Digital Transformation of Medicines Regulation in Africa-Perspectives from a Stakeholder Convening.
Journal:
Clinical pharmacology and therapeutics
Published Date:
Jun 2, 2026
Abstract
Regulatory authorities worldwide are developing strategies to integrate artificial intelligence (AI) into the lifecycle of health products, technologies, and medicines. While regulators share goals of improving efficiency, strengthening decision-making, and protecting public health, their approaches differ according to institutional structures, capacity, maturity, and regional priorities. In the United States, the FDA adopts a model-focused approach, treating AI primarily as a regulatory science tool to strengthen analytical components of decisions such as patient selection, biomarker substitution, and predictive modeling. The agency emphasizes credibility and validation through a risk-based framework that evaluates AI models according to their influence on regulatory decisions and potential consequences of error.
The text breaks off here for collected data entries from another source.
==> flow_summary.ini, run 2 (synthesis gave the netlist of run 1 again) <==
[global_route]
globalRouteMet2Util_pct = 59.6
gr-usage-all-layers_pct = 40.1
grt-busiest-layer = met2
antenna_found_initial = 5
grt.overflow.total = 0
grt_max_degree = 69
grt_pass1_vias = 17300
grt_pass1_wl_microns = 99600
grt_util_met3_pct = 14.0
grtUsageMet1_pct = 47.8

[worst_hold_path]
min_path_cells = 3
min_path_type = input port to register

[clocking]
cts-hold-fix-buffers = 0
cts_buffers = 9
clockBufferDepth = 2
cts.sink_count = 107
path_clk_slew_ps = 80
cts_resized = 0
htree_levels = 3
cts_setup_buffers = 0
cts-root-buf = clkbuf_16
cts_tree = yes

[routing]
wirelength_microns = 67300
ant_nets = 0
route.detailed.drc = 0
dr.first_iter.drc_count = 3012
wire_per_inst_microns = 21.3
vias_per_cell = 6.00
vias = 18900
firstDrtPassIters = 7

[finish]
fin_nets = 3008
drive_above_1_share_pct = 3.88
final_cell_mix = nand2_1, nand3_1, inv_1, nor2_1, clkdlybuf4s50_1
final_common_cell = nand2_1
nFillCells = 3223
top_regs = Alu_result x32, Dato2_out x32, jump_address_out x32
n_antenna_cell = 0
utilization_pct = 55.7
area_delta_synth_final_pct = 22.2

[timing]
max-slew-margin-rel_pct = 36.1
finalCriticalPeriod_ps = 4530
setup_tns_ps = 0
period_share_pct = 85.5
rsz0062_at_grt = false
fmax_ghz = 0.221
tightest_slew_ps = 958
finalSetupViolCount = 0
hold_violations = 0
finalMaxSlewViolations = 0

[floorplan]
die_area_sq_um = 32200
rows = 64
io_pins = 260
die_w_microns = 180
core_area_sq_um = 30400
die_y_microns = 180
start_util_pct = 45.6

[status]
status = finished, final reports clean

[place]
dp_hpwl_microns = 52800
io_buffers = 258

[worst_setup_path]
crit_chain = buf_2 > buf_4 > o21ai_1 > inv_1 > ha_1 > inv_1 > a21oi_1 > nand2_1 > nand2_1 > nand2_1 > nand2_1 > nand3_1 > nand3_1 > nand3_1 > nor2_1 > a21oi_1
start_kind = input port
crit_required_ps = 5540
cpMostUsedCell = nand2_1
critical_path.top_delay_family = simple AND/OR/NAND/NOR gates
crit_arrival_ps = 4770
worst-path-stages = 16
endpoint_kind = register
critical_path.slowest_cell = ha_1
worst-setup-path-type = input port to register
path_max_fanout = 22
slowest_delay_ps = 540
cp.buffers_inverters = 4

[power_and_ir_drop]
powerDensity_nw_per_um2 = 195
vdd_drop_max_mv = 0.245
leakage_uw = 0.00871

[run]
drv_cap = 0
`src/rtl/core_if_pc_gen_if.sv`:
```
// Fetch-unit bundle: imem request/response handshakes + decode handshake.
// master = fetch unit; slave = memory/decode side.
interface core_if_pc_gen_if #(
  parameter int unsigned PC_WIDTH   = 32,
  parameter int unsigned INST_WIDTH = 32
);
  logic                  imem_req_valid;
  logic                  imem_req_ready;
  logic [PC_WIDTH-1:0]   imem_req_addr;
  logic                  imem_rsp_valid;
  logic                  imem_rsp_ready;
  logic [INST_WIDTH-1:0] imem_rsp_inst;
  logic                  if_valid;
  logic                  if_ready;
  logic [INST_WIDTH-1:0] if_inst;
  logic [PC_WIDTH-1:0]   if_pc;

  modport master (
    output imem_req_valid,
    output imem_req_addr,
    output imem_rsp_ready,
    output if_valid,
    output if_inst,
    output if_pc,
    input  imem_req_ready,
    input  imem_rsp_valid,
    input  imem_rsp_inst,
    input  if_ready
  );

  modport slave (
    input  imem_req_valid,
    input  imem_req_addr,
    input  imem_rsp_ready,
    input  if_valid,
    input  if_inst,
    input  if_pc,
    output imem_req_ready,
    output imem_rsp_valid,
    output imem_rsp_inst,
    output if_ready
  );
endinterface

```
`src/rtl/core_if_pc_gen.sv`:
```
// Fetch PC generator with one outstanding imem request and a 1-entry
// buffer to decode; EX redirects squash in-flight/buffered wrong-path words.
// Ports: clk, rst (async, active high), ex_redirect, ex_redirect_pc,
//   bus (core_if_pc_gen_if.master: imem req/rsp, if_valid/ready/inst/pc).
// Option: CORE_IF_REDIRECT_CNT_EN adds 32-bit if_redirect_cnt output.
module core_if_pc_gen #(
  parameter int unsigned         PC_WIDTH   = 32,
  parameter logic [PC_WIDTH-1:0] RESET_PC   = PC_WIDTH'(32'h8000_0000),
  parameter int unsigned         INST_WIDTH = 32
) (
  input  logic                clk,
  input  logic                rst,
  input  logic                ex_redirect,
  input  logic [PC_WIDTH-1:0] ex_redirect_pc,
`ifdef CORE_IF_REDIRECT_CNT_EN
  output logic [31:0]         if_redirect_cnt,
`endif
  core_if_pc_gen_if.master    bus
);

  typedef enum logic [1:0] {
    S_REQ,
    S_WAIT,
    S_OUT
  } state_e;

  state_e                state_q, state_d;
  logic [PC_WIDTH-1:0]   pc_q, pc_d;
  logic [PC_WIDTH-1:0]   req_pc_q, req_pc_d;
  logic                  kill_q, kill_d;
  logic [INST_WIDTH-1:0] if_inst_q, if_inst_d;
  logic [PC_WIDTH-1:0]   if_pc_q, if_pc_d;

  logic [PC_WIDTH-1:0]   tgt;
  logic                  req_fire;
  logic                  rsp_fire;

  // JALR targets may carry bit 0 set; fetch ignores it.
  assign tgt = {ex_redirect_pc[PC_WIDTH-1:1], 1'b0};

  // A redirect withdraws the request in the same cycle; rst gating keeps
  // the request low while the state register is held in S_REQ by reset.
  assign bus.imem_req_valid = (state_q == S_REQ)
                            & ~ex_redirect & ~rst;
  assign bus.imem_req_addr  = pc_q;
  assign bus.imem_rsp_ready = (state_q == S_WAIT);
  assign bus.if_valid       = (state_q == S_OUT) & ~ex_redirect;
  assign bus.if_inst        = if_inst_q;
  assign bus.if_pc          = if_pc_q;

  assign req_fire = bus.imem_req_valid & bus.imem_req_ready;
  assign rsp_fire = bus.imem_rsp_ready & bus.imem_rsp_valid;

  always_comb begin
    state_d   = state_q;
    pc_d      = pc_q;
    req_pc_d  = req_pc_q;
    kill_d    = kill_q;
    if_inst_d = if_inst_q;
    if_pc_d   = if_pc_q;
    unique case (state_q)
      S_REQ: begin
        if (ex_redirect) begin
          pc_d = tgt;
        end else if (req_fire) begin
          req_pc_d = pc_q;
          pc_d     = pc_q + PC_WIDTH'(4);
          state_d  = S_WAIT;
        end
      end
      S_WAIT: begin
        if (ex_redirect) begin
          pc_d = tgt;
        end
        if (rsp_fire) begin
          if (kill_q | ex_redirect) begin
            kill_d  = 1'b0;
            state_d = S_REQ;
          end else begin
            if_inst_d = bus.imem_rsp_inst;
            if_pc_d   = req_pc_q;
            state_d   = S_OUT;
          end
        end else if (ex_redirect) begin
          // Word still owed by memory belongs to the wrong path.
          kill_d = 1'b1;
        end
      end
      S_OUT: begin
        if (ex_redirect) begin
          pc_d    = tgt;
          state_d = S_REQ;
        end else if (bus.if_ready) begin
          state_d = S_REQ;
        end
      end
      default: begin
        state_d = S_REQ;
      end
    endcase
  end

  always_ff @(posedge clk or posedge rst) begin
    if (rst) begin
      state_q   <= S_REQ;
      pc_q      <= RESET_PC;
      req_pc_q  <= '0;
      kill_q    <= 1'b0;
      if_inst_q <= '0;
      if_pc_q   <= '0;
    end else begin
      state_q   <= state_d;
      pc_q      <= pc_d;
      req_pc_q  <= req_pc_d;
      kill_q    <= kill_d;
      if_inst_q <= if_inst_d;
      if_pc_q   <= if_pc_d;
    end
  end

`ifdef CORE_IF_REDIRECT_CNT_EN
  logic [31:0] cnt_q, cnt_d;

  always_comb begin
    cnt_d = cnt_q + {31'd0, ex_redirect};
  end

  always_ff @(posedge clk or posedge rst) begin
    if (rst) begin
      cnt_q <= '0;
    end else begin
      cnt_q <= cnt_d;
    end
  end

  assign if_redirect_cnt = cnt_q;
`endif

endmodule

```
`src/flat_wrapper.sv`:
```
// flat-port wrapper written by rule: the top's interface ports become plain ports
module core_if_pc_gen_flat 
#(
  parameter int unsigned         PC_WIDTH   = 32,
  parameter logic [PC_WIDTH-1:0] RESET_PC   = PC_WIDTH'(32'h8000_0000),
  parameter int unsigned         INST_WIDTH = 32
)
  (clk, rst, ex_redirect, ex_redirect_pc, bus_imem_req_valid, bus_imem_req_addr, bus_imem_rsp_ready, bus_if_valid, bus_if_inst, bus_if_pc, bus_imem_req_ready, bus_imem_rsp_valid, bus_imem_rsp_inst, bus_if_ready);
  core_if_pc_gen_if #(.PC_WIDTH(PC_WIDTH), .INST_WIDTH(INST_WIDTH)) bus_i ();
  input  logic clk;
  input  logic rst;
  input  logic ex_redirect;
  input  logic [PC_WIDTH-1:0] ex_redirect_pc;
  output wire logic [$bits(bus_i.imem_req_valid)-1:0] bus_imem_req_valid;
  output wire logic [$bits(bus_i.imem_req_addr)-1:0] bus_imem_req_addr;
  output wire logic [$bits(bus_i.imem_rsp_ready)-1:0] bus_imem_rsp_ready;
  output wire logic [$bits(bus_i.if_valid)-1:0] bus_if_valid;
  output wire logic [$bits(bus_i.if_inst)-1:0] bus_if_inst;
  output wire logic [$bits(bus_i.if_pc)-1:0] bus_if_pc;
  input wire logic [$bits(bus_i.imem_req_ready)-1:0] bus_imem_req_ready;
  input wire logic [$bits(bus_i.imem_rsp_valid)-1:0] bus_imem_rsp_valid;
  input wire logic [$bits(bus_i.imem_rsp_inst)-1:0] bus_imem_rsp_inst;
  input wire logic [$bits(bus_i.if_ready)-1:0] bus_if_ready;
  assign bus_imem_req_valid = bus_i.imem_req_valid;
  assign bus_imem_req_addr = bus_i.imem_req_addr;
  assign bus_imem_rsp_ready = bus_i.imem_rsp_ready;
  assign bus_if_valid = bus_i.if_valid;
  assign bus_if_inst = bus_i.if_inst;
  assign bus_if_pc = bus_i.if_pc;
  assign bus_i.imem_req_ready = bus_imem_req_ready;
  assign bus_i.imem_rsp_valid = bus_imem_rsp_valid;
  assign bus_i.imem_rsp_inst = bus_imem_rsp_inst;
  assign bus_i.if_ready = bus_if_ready;
  core_if_pc_gen #(.PC_WIDTH(PC_WIDTH), .RESET_PC(RESET_PC), .INST_WIDTH(INST_WIDTH)) u_core (.clk(clk), .rst(rst), .ex_redirect(ex_redirect), .ex_redirect_pc(ex_redirect_pc), .bus(bus_i));
endmodule
```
In Europe, the EMA pursues system-level digital transformation, embedding AI within a broader data and analytics strategy emphasizing interoperability, data structuring, automation, and governance supported by legislation. African national regulatory authorities are advancing AI through pragmatic pilot initiatives. The South African Health Products Regulatory Authority (SAHPRA) is implementing AI within a structured digitization strategy, including AI-assisted dossier screening and automated GMP review to address backlogs and workflow inefficiencies. The Medicines Control Authority of Zimbabwe (MCAZ) deploys AI-driven dossier screening through its in-house digital systems, while Kenya's Pharmacy and Poisons Board has proposed a risk-based framework for regulating AI-enabled medical devices. At the continental level, the African Medicines Agency and AUDA-NEPAD aim to harmonize digital transformation and responsible AI adoption through reliance and cross-border data sharing. This paper summarizes discussions from a convening to identify priorities for digitization and digital transformation of African medicines regulation.